120vac or 240vac input design to trigger logic on PCB

Discussion in 'General Electronics Chat' started by steward, Oct 7, 2014.

  1. steward

    Thread Starter Active Member

    Jan 21, 2011
    38
    0
    I am helping to design & build a revision to an existing mechanical timer washing machine that needs to have components & logic that do the following: There are several 120vac or 240vac solenoid coils that come on at various times that the logic must be able to see the voltage presence as a trigger for the logic to respond based on the time of the voltage present.

    Any ideas on what the best approaches to that kind of notification to the logic of the add-on printed circuit board?

    Mike
     
  2. MaxHeadRoom

    Expert

    Jul 18, 2013
    10,548
    2,373
    Not quite sure of your intention here?
    Are the solenoids energized outside of the timer but you need to monitor when they are on? Or?
    Max.
     
  3. #12

    Expert

    Nov 30, 2010
    16,298
    6,811
    A schematic is worth 10 characters.
     
  4. steward

    Thread Starter Active Member

    Jan 21, 2011
    38
    0
    Max,

    The solenoids are energized outside of the brand new prototype printed circuit board with the programmable logic. So you are correct in understanding that the logic will be monitoring the presence of 120vac at specific solenoids or in the case of the bigger washer it will be the presence of 240vac at specific solenoids. The existing space age type of plastic proven trouble free washer timer is actually outputting to the solenoids. The project is to make the washer more user friendly with a backlit LCD showing time remaining & also to modernize the controlling of the number of fills & other new features.
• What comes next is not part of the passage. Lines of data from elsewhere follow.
From an optimization exercise on the open Yosys and OpenROAD flow, aimed at small area; shortcuts taken in it are not production practice. The RTL was checked by simulation tests, not by an equivalence proof against the original design. Power figures rest on the tool's default switching activity, not on a simulated workload.

## blue
==> flow/design.v (excerpt) <==
module PongWithSound(
	input Clock, Reset, rota, rotb,
	output [2:0] red,
	output [2:0] green,
	output [1:0] blue,
	output hsync, vsync
);
	reg [11:0] c;
	reg [9:0]  y;
	wire [9:0] x = c[11:2];
	wire lineEnd = c[11] & c[10] & c[7];         
	wire yEnd    = y[9] & y[3];                  
	wire x0      = ~|x;
	wire yInc    = x0 & c[1] & ~c[0];            
	reg [11:0] cNext;
	reg [9:0]  yNext;
	always @* begin : comb1
		reg t;
		integer i;
		t = 1'b1;
		for (i = 0; i < 12; i = i + 1) begin
			cNext[i] = c[i] ^ t;
			t = t & c[i];
		end
		if (lineEnd) begin              
			cNext[11] = 1'b0;
			cNext[10] = 1'b0;
			cNext[7]  = 1'b0;
		end
		t = yInc;
		for (i = 0; i < 10; i = i + 1) begin
			yNext[i] = y[i] ^ t;
			t = t & y[i];
		end
		if (yEnd) begin                 
			yNext[9] = 1'b0;
			yNext[3] = 1'b0;
		end
	end
	always @(posedge Clock or posedge Reset)
		if (Reset) begin
			c <= 12'd2;
			y <= 10'd0;
		end
		else begin
			c <= cNext;
			y <= yNext;
		end
	wire [7:0] xl = x[7:0];
	wire hsArea = x[9] & ~x[8] & (xl >= 8'd153) & (xl <= 8'd248);
	assign hsync = ~hsArea;
	assign vsync = ~(y[8] & y[7] & y[6] & y[5] & ~y[4] & y[3] & ~y[2] & y[1]);
	reg [2:0] quadAr, quadBr;
	reg [6:0] npad;
	always @(posedge Clock or posedge Reset)
		if (Reset) begin
			quadAr <= 3'b000;
			quadBr <= 3'b000;
		end
		else begin
			quadAr <= {quadAr[1:0], rota};
			quadBr <= {quadBr[1:0], rotb};
		end
	wire padUp = quadAr[2] ^ quadBr[1];                  
	wire padEn = padUp ^ quadAr[1] ^ quadBr[2];
	reg [6:0] npadNext;
	always @* begin : comb2
		reg t;
		integer i;
		t = padEn;
		for (i = 0; i < 7; i = i + 1) t = t & (npad[i] ^ padUp);
		t = padEn & ~t;
		for (i = 0; i < 7; i = i + 1) begin
  ...
==> flow/config.mk <==
export PLATFORM = sky130hd
export DESIGN_NAME = PongWithSound
export DESIGN_NICKNAME = PongWithSound
export VERILOG_FILES = /design/flow/design.v
export SDC_FILE = /design/flow/constraint.sdc
export NUM_CORES = 4
export LEC_CHECK = 0
export CAP_MARGIN = 20
export CORE_MARGIN = 2
export CORE_UTILIZATION = 40
export SLEW_MARGIN = 20
==> flow/constraint.sdc <==
create_clock -name core_clock -period 10.0 [get_ports {Clock}]
set_input_delay 2.0000 -clock core_clock [delete_from_list [all_inputs] [get_ports {Clock}]]
set_output_delay 2.0000 -clock core_clock [all_outputs]
set_load 0.01 [all_outputs]
standard.sh (not shown) runs the stock make flow with config.mk's settings and CLKGATE_MAP_FILE= SYNTH_SCRIPT=/design/flow/synth_recipe.tcl, a recipe that flattens the netlist after the stock synthesis.
==> flow/flow/run.sh <==
#!/bin/bash
# Layout flow: the standard ORFS flow with three changes that only
# affect cell area:
#  - input/output ports are buffered with buf_1 instead of the default cell,
#  - clock tree built from clkbuf_4 without dummy loads,
#  - power recovery (downsizing of cells with positive slack) after global route.
# Each tool's output goes to a log file in the work folder.
set -euo pipefail
export BUFFER_PORTS_ARGS="-buffer_cell sky130_fd_sc_hd__buf_1"
export CTS_ARGS="-sink_clustering_enable -repair_clock_nets -dont_use_dummy_load -buf_list sky130_fd_sc_hd__clkbuf_4"
export RECOVER_POWER=100
bash standard.sh synth > synth.log 2>&1
bash standard.sh floorplan > floorplan.log 2>&1
bash standard.sh place > place.log 2>&1
bash standard.sh cts > cts.log 2>&1
bash standard.sh route > route.log 2>&1
bash standard.sh finish > finish.log 2>&1
test -f out/final.def
In blue the implementation ran to completion but is not tape-out ready, as the final checks report capacitance limit, slew limit.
    I am posting to see if there are other practical approaches for having logic on a PCB check the presence of those 120vac or 240vac line voltages besides the schematic that #12 shared.
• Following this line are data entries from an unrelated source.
Background: an optimization exercise with open tools, aiming at small area, a short achievable clock period and few clock cycles. Do not read the settings as production practice.
Only simulation tests tie the RTL to the original design; equivalence was not proved.
Power and IR drop assume default switching activity.

===== flow/config.mk =====
export PLATFORM = sky130hd
export DESIGN_NAME = div_fp64
export DESIGN_NICKNAME = div_fp64
export VERILOG_FILES = /design/flow/design.v
export SDC_FILE = /design/flow/constraint.sdc
export NUM_CORES = 8
export LEC_CHECK = 0
export CAP_MARGIN = 20
export CORE_MARGIN = 2
export CORE_UTILIZATION = 40
export SETUP_SLACK_MARGIN = 0.2
export SLEW_MARGIN = 20

===== flow/flow/run.sh =====
#!/bin/bash
set -euo pipefail
cd "$(dirname "$0")/.."
bash standard.sh synth > flow_synth.log 2>&1
bash standard.sh finish 'BUFFER_PORTS_ARGS=-buffer_cell sky130_fd_sc_hd__buf_1' SETUP_SLACK_MARGIN=7.5 \
	CTS_CLUSTER_SIZE=20 CTS_CLUSTER_DIAMETER=100 > flow_layout.log 2>&1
    I am also wondering about the best components for outputting 120vac or 240vac from that same PCB. The outputs would be only about 11 watts of of energizing solenoids if that info helps.

    Mike
     
    Last edited: Oct 7, 2014
  5. MaxHeadRoom

    Expert

    Jul 18, 2013
    10,548
    2,373
    Last edited: Oct 7, 2014
  6. #12

    Expert

    Nov 30, 2010
    16,298
    6,811
    Many ways to skin the cat.
    You could use a current transformer or a 240V to (low voltage) transformer and rectify the results of those, or you could use a diode and a resistor to drive an opto-coupler. These 3 methods will provide galvanic isolation if you need that.